Is SLO County seeking to profit from heroin addicts?

September 3, 2016

749px-Money_and_pills_in_three_colorsBy JOSH FRIEDMAN and KAREN VELIE

Amid a growing opioid problem, San Luis Obispo County has announced plans to expand its substance abuse treatment programs. However, critics say the plans are inadequate in that they focus on providing replacement medication rather than full detoxification.

The county’s plans to promote drug replacement therapy as opposed to residential drug detox will result in a longer term revenue stream as addicts or their insurance provide monthly payments to the county.

In 2015, SLO County ranked fourth per capita in California in heroin overdoses leading to hospitalizations, according to state data analyzed by CalCoastNews. Likewise, 36 county residents died because of opioid overdoses last year, up from 15 in 2006, according to figures recently released by the SLO County Opioid Safety Coalition.

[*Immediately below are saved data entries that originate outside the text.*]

### src/rtl/jk_mod_counter_drv.sv
`default_nettype none
// ============================================================================
// Module      : jk_mod_counter_drv
// Description : Modulo-MOD up/down counter emitting J/K excitation for an
//               external, reset-less JK flip-flop bank that mirrors the count.
// Revision    : 1.0 - initial release
// ============================================================================
module jk_mod_counter_drv #(
    parameter int WIDTH = 4,
    parameter int MOD   = 10
) (
    input  logic             clk,
    input  logic             rst_n,
    input  logic             en,
    input  logic             up_dn,
    input  logic             load,
    input  logic [WIDTH-1:0] load_val,
    output logic [WIDTH-1:0] count,
    output logic [WIDTH-1:0] j_out,
    output logic [WIDTH-1:0] k_out,
    output logic             tc,
    output logic             synced
);

    typedef enum logic [0:0] {
        S_INIT = 1'b0,
        S_RUN  = 1'b1
    } state_t;

    // Terminal value kept one bit wider so MOD = 2**WIDTH cannot overflow.
    localparam logic [WIDTH:0]   c_max_ext = (WIDTH+1)'(MOD - 1);
    localparam logic [WIDTH-1:0] c_max     = c_max_ext[WIDTH-1:0];

    state_t           r_state;
    logic [WIDTH-1:0] r_count;
    logic             r_synced;
    logic [WIDTH-1:0] w_nxt;
    logic [WIDTH-1:0] w_toggle;
    logic             w_force;

    always_comb begin
        w_nxt = r_count;
        if (load) begin
            w_nxt = ({1'b0, load_val} > c_max_ext) ? c_max : load_val;
        end else if (en && up_dn) begin
            w_nxt = ({1'b0, r_count} == c_max_ext) ? '0 : r_count + 1'b1;
        end else if (en) begin
            w_nxt = (r_count == '0) ? c_max : r_count - 1'b1;
        end
    end

    assign w_toggle = r_count ^ w_nxt;
    assign w_force  = (r_state == S_INIT) || load;

    // Force mode sets/clears every bit; toggle mode flips only changing bits.
    always_comb begin
        j_out = '0;
        k_out = '0;
        if (rst_n) begin
            if (w_force) begin
                j_out = w_nxt;
                k_out = ~w_nxt;
            end else begin
                j_out = w_toggle;
                k_out = w_toggle;
            end
        end
    end

    assign tc = en && !load &&
                ((up_dn && (r_count == c_max)) || (!up_dn && (r_count == '0)));

    always_ff @(posedge clk or negedge rst_n) begin
        if (!rst_n) begin
            r_count  <= '0;
            r_state  <= S_INIT;
            r_synced <= 1'b0;
        end else begin
            r_count <= w_nxt;
            case (r_state)
                S_INIT: begin
                    r_state  <= S_RUN;
                    r_synced <= 1'b1;
                end
                S_RUN:   r_state <= S_RUN;
                default: r_state <= S_INIT;
            endcase
        end
    end

    assign count  = r_count;
    assign synced = r_synced;

endmodule
`default_nettype wire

While SLO County is seriously lacking in treatment programs, it also ranks well above the state average for opioid prescriptions per capita. In 2013, there were 774 opioid prescriptions for every 1,000 residents in SLO County. There were 563 opioid prescriptions per 1,000 residents statewide.

California counties with the lowest opioid overdose rates tend to have at least one residential detox. For example, Fresno County residential detox programs offer a cumulative total of 122 beds. Fresno had one fourth the heroin-induced hospitalizations per capita in 2015 as SLO County.

In SLO County, there are no residential detox facilities, only one outpatient treatment center, a county-run drug replacement program with 40 slots and several doctors who will prescribe addicts legal opioids.

Aegis operates the county’s only outpatient treatment center, which is located off Highway 41 in Atascadero. Aegis provides detox programs and boasts an 80 percent success rate, generally through replacement therapy utilizing methadone or Suboxone, legal opioids.

Nevertheless, because of financial and time concerns, many local residents are unable to enter the Aegis program.

If the patient is not on Medi-Cal or several other insurance plans, the Atascadero clinic charges $698 a month for Suboxone replacement therapy and $260 to $490 per month for methadone replacement, clinic manager Anna Murray said.payment

County social services staff encourages the clinic to send uninsured clients their way. County staff then assists addicts in applying for Medi-Cal, Murray said.

Laws require methadone replacement clients to drive to the Atascadero clinic daily to receive their dose for the first 21 days. After three months, the clinic allows some methadone recipients to take two doses home, which reduces their clinic visits to every three days.

Mark, a machinist from San Luis Obispo, said he planned to remain in the Aegis program. But he had issues with the amount of time it required and the cost of driving to Atascadero and paying for his daily dose of medication. His car broke down after several months, and he stopped participating in the program and went back to using illegal opioids.

“I just couldn’t make it work,” Mark said. “I thought about applying for disability, but I like my job.”

San Luis Obispo County drug and alcohol services also offers Suboxone replacement therapy to a maximum of 40 clients at a time at a facility in San Luis Obispo. The county charges $583 for the first month of Suboxone, but most clients have Medi-Cal, said Star Graber, the division manager for SLO County’s drug rehabilitation services. “

SLO County officials plan to create a four-bed residential detox program as part of the upcoming expansion of services for substance abusers. However, the detox facility is not expected to open for a couple years, and it is not intended to treat opioid addicts, Graber said. Instead, the county intends to increase opioid replacement therapy options.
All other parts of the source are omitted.